[Saved entries]
________________

This design comes from an exercise in tuning for small area, a short achievable clock period and few clock cycles per item on the open sky130 flow, not from production work. RTL that was checked went through simulation tests only; none was proved equivalent to the original. For runs 3 to 5, only the layout was checked, not whether the RTL still works. Power figures rest on the tool's default switching activity, not on a simulated workload.

==> flow/design.v <==
module modbus_master #(
    parameter COUNT_MAX = 125
) (
    input  wire        clk,
    input  wire        rst,           
    input  wire        req_valid,
    output wire        req_ready,
    input  wire [7:0]  req_slave,
    input  wire [15:0] req_addr,
    input  wire [15:0] req_count,
    output wire        tx_valid,
    input  wire        tx_ready,
    output wire [7:0]  tx_data,
    input  wire        rx_valid,
    output wire        rx_ready,
    input  wire [7:0]  rx_data,
    input  wire        tmo,
    output wire        res_valid,
    input  wire        res_ready,
    output wire [15:0] res_data,
    output wire [2:0]  res_status,
    output wire        res_last
);
    localparam [2:0] ST_OK        = 3'd0,
                     ST_TIMEOUT   = 3'd1,
                     ST_CRC16     = 3'd2,
                     ST_ADDR_FUNC = 3'd3,
                     ST_LENGTH    = 3'd4,
                     ST_REFUSED   = 3'd5;
    localparam NW = 125;            
    localparam QD = 4;              
    localparam QB = 2;              
    reg  [7:0]  g;                  
    reg  [6:0]  p;                  
    reg         idle;               
    reg         frz;                
    reg  [7:0]  slave;
    reg  [15:0] addr;
    reg  [6:0]  count;
    reg         big;                
    reg  [6:0]  acount;             
    reg         rdy_q;
    reg         refp;               
    reg         txv;
    reg  [7:0]  txd;
    reg  [2:0]  txc;
    reg  [15:0] crc;
    reg         inwin;              
    reg         rxr;
    reg  [1:0]  hdr;                
    reg  [8:0]  left;               
    reg         par;                
    reg  [7:0]  rxd_q;              
    reg         vq;
    reg         qb0, qb1, qb2, qhi, qlo, qc0, qc1;
    reg         tq;                 
    reg         bad_af, bad_len, bad_crc;
    reg  [7:0]  hb;                 
    reg         w0;                 
    reg  [7:0]  tgtm;               
    reg  [6:0]  s0m;                
    reg  [8:0]  iage;               
    reg  [2:0]  q_st  [0:QD-1];
    reg  [6:0]  q_cnt [0:QD-1];
    reg  [6:0]  q_s0  [0:QD-1];
    reg  [QB-1:0] qwp, qrp;
    reg  [QD-1:0] q_v;              
    reg         rd_act;             
    reg  [2:0]  rd_st;
    reg  [6:0]  rd_rem;             
    reg  [6:0]  x;                  
    reg  [8:0]  dage;               
    reg         dsat;
    reg         rv;
    reg  [15:0] rdat;
    reg  [2:0]  rstat;
    reg         rlast;
    wire req_hs = req_valid && rdy_q;
    wire tx_hs  = txv && tx_ready;
    wire rx_hs  = rx_valid && rxr;
    reg  [16*NW-1:0] ring;
    wire [15:0] rword = ring[x*16 +: 16];
    wire        we = vq && qlo;
    always @(posedge clk)
        ring <= {ring[16*(NW-1)-1:0], we ? {hb, rxd_q} : ring[16*NW-1 -: 16]};
    wire [7:0] crc_in = inwin ? rxd_q : txd;
    reg [15:0] crc_next;
    integer k, qi;
    always @(*) begin
        crc_next = crc ^ {8'h00, crc_in};
        for (k = 0; k < 8; k = k + 1)
            crc_next = crc_next[0] ? ((crc_next >> 1) ^ 16'hA001) : (crc_next >> 1);
    end
    wire       fin = vq && qc1;
    wire [2:0] fin_st = (bad_crc || rxd_q != crc[15:8]) ? ST_CRC16 :
                        bad_af  ? ST_ADDR_FUNC :
                        bad_len ? ST_LENGTH : ST_OK;
    wire       room = !(&q_v);
    wire       push = fin || ((tq || refp) && room);
    wire [2:0] push_st = tq ? ST_TIMEOUT : refp ? ST_REFUSED : fin_st;
    wire [6:0] push_cnt = (fin && fin_st == ST_OK) ? acount : 7'd0;
    wire [QD-1:0] q_has;
    genvar gi;
    generate for (gi = 0; gi < QD; gi = gi + 1) begin : g_has
        assign q_has[gi] = q_v[gi] && (q_cnt[gi] != 7'd0);
    end endgenerate
    wire dv = (rd_act && rd_rem != 7'd0) || (|q_has);
    wire cur_lo  = (hdr == 2'd3) && (left > 9'd2) && par;
    wire cur_hi  = (hdr == 2'd3) && (left > 9'd2) && !par;
    wire al      = (vq && qlo) || (w0 ? g[0] : (g == tgtm));
    wire guard   = dv && (dsat || dage >= 2*NW - 10);
    wire lo_blk  = !al || guard;
    wire last_now = (left == 9'd1);
    wire last_nxt = rx_hs ? (left == 9'd2) : last_now;
    wire fin_blk  = !room || tq || refp;
    wire tmo_hit = inwin && tmo && !(rx_hs && last_now);
    wire win_end = inwin && (tmo_hit || (rx_hs && last_now));
    wire rdw_c = rd_act && rd_rem != 7'd0;        
    wire rds_c = rd_act && rd_rem == 7'd0;        
    wire free  = !rv || res_ready;
    wire rd_word = free && rdw_c;
    wire qne   = |q_v;
    wire pop   = qne && (!rd_act || (rds_c && free));
    wire [7:0] xs = {1'b0, p} - {1'b0, q_s0[qrp]};
    wire [6:0] xl = xs[7] ? xs[6:0] + NW : xs[6:0];
    wire [6:0] x_m1 = (x == 7'd0) ? NW - 1 : x - 7'd1;
    wire [6:0] x_p1 = (x == NW - 1) ? 7'd0 : x + 7'd1;
    wire res_done = rv && res_ready && rlast;
    always @(posedge clk) begin
        if (rst) begin
            g <= 8'd0; p <= 7'd0;
            idle <= 1'b1; frz <= 1'b0; rdy_q <= 1'b0; refp <= 1'b0;
            txv <= 1'b0;
            inwin <= 1'b0; rxr <= 1'b0; tq <= 1'b0;
            w0 <= 1'b1;
            qwp <= 0; qrp <= 0; q_v <= 0;
            rd_act <= 1'b0; rv <= 1'b0;
        end else begin
            g <= (g == 2*NW - 1) ? 8'd0 : g + 8'd1;
            p <= (p == NW - 1) ? 7'd0 : p + 7'd1;
            rdy_q <= ((idle && !(req_hs && !big)) || win_end) &&
                     req_valid && !frz && !req_hs && !(refp && !(room && !tq)) &&
                     !(tq && !room) && !(win_end && tmo_hit);
            if (req_hs && big)
                refp <= 1'b1;
            else if (refp && room && !tq)
                refp <= 1'b0;
            if (req_hs && !big) begin
                idle <= 1'b0;
                frz  <= 1'b1;
                txv  <= 1'b1;
            end
            if (vq && qb0) frz <= 1'b0;
            if (win_end && tmo_hit) frz <= 1'b0;
            if (tx_hs && txc == 3'd7) begin
                txv   <= 1'b0;
                inwin <= 1'b1;
                rxr   <= 1'b1;
                w0    <= 1'b1;
            end
            if (inwin) begin
                if (win_end) begin
                    inwin <= 1'b0;
                    rxr   <= 1'b0;
                    idle  <= 1'b1;
                    tq    <= tmo_hit;
                end else begin
                    rxr <= !(((rx_hs ? cur_hi : cur_lo) && lo_blk) || (last_nxt && fin_blk));
                end
            end
            if (tq && room) tq <= 1'b0;
            if (we) w0 <= 1'b0;
            if (push) qwp <= qwp + 1'b1;
            if (pop) qrp <= qrp + 1'b1;
            for (qi = 0; qi < QD; qi = qi + 1) begin
                if (push && qwp == qi) q_v[qi] <= 1'b1;
                else if (pop && qrp == qi) q_v[qi] <= 1'b0;
            end
            if (pop)
                rd_act <= 1'b1;
            else if (rds_c && free)
                rd_act <= 1'b0;
            if (free)
                rv <= rd_act;
        end
    end
    always @(posedge clk) begin
        if (!frz) begin
            slave <= req_slave;
            addr  <= req_addr;
            count <= req_count[6:0];
            big   <= (req_count > COUNT_MAX);
        end
        if (req_hs && !big)
            acount <= count;
        if (!frz)
            txd <= req_slave;
        else if (tx_hs) begin
            case (txc)
                3'd0: txd <= 8'h03;
                3'd1: txd <= addr[15:8];
                3'd2: txd <= addr[7:0];
                3'd3: txd <= 8'h00;
                3'd4: txd <= {1'b0, count};
                3'd5: txd <= crc_next[7:0];
                3'd6: txd <= crc[15:8];
                default: ;
            endcase
        end
        if (req_hs)
            txc <= 3'd0;
        else if (tx_hs)
            txc <= txc + 3'd1;
        if ((req_hs && !big) || (tx_hs && txc == 3'd7))
            crc <= 16'hFFFF;
        else if ((tx_hs && txc < 3'd6) || (vq && !qc0 && !qc1))
            crc <= crc_next;
        if (tx_hs && txc == 3'd7) begin
            hdr  <= 2'd0;
            left <= 9'd5 + {1'b0, acount, 1'b0};
            par  <= 1'b0;
        end else if (rx_hs) begin
            left <= left - 9'd1;
            if (hdr != 2'd3) hdr <= hdr + 2'd1;
            else par <= !par;
        end
        rxd_q <= rx_data;
        vq    <= rx_hs;
        qb0 <= (hdr == 2'd0);
        qb1 <= (hdr == 2'd1);
        qb2 <= (hdr == 2'd2);
        qhi <= cur_hi;
        qlo <= cur_lo;
        qc0 <= (hdr == 2'd3) && (left == 9'd2);
        qc1 <= (hdr == 2'd3) && (left == 9'd1);
        if (tx_hs && txc == 3'd7) begin
            bad_af <= 1'b0; bad_len <= 1'b0; bad_crc <= 1'b0;
        end else if (vq) begin
            if (qb0 && rxd_q != slave) bad_af <= 1'b1;
            if (qb1 && rxd_q != 8'h03) bad_af <= 1'b1;
            if (qb2 && rxd_q != {acount, 1'b0}) bad_len <= 1'b1;
            if (qc0 && rxd_q != crc[7:0]) bad_crc <= 1'b1;
        end
        if (vq && qhi) hb <= rxd_q;
        if (we) tgtm <= g;
        if (we && w0) s0m <= p;
        iage <= (we && w0) ? 9'd0 : (iage == 9'h1FF) ? iage : iage + 9'd1;
        if (push) begin
            q_st[qwp]  <= push_st;
            q_cnt[qwp] <= push_cnt;
            q_s0[qwp]  <= s0m;
        end
        if (pop) begin
            rd_st  <= q_st[qrp];
            rd_rem <= q_cnt[qrp];
        end else if (rd_word)
            rd_rem <= rd_rem - 7'd1;
        x <= pop ? xl : rd_word ? x_m1 : x_p1;
        if (free) begin
            rdat  <= rword;
            rstat <= rdw_c ? ST_OK : rd_st;
            rlast <= !rdw_c;
        end
        if (!dv) begin
            dage <= iage + 9'd1;
            dsat <= (iage == 9'h1FF);
        end else begin
            if (dage == 9'h1FF) dsat <= 1'b1;
            if (rd_word && !dsat) dage <= (dage == 9'd0) ? 9'd0 : dage - 9'd1;
            else if (dage != 9'h1FF) dage <= dage + 9'd1;
        end
    end
    assign req_ready  = rdy_q;
    assign tx_valid   = txv;
    assign tx_data    = txd;
    assign rx_ready   = rxr;
    assign res_valid  = rv;
    assign res_data   = rdat;
    assign res_status = rstat;
    assign res_last   = rlast;
endmodule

________________

THE PROBLEM -> In the entries above, please find the line with "g <= (g == 2*NW" and the line with "else if (refp && room && !tq)", then write out exactly those two lines and every line between them, and nothing more.

SOLVED EXERCISE ->
            g <= (g == 2*NW - 1) ? 8'd0 : g + 8'd1;
            p <= (p == NW - 1) ? 7'd0 : p + 7'd1;
            rdy_q <= ((idle && !(req_hs && !big)) || win_end) &&
                     req_valid && !frz && !req_hs && !(refp && !(room && !tq)) &&
                     !(tq && !room) && !(win_end && tmo_hit);
            if (req_hs && big)
                refp <= 1'b1;
            else if (refp && room && !tq)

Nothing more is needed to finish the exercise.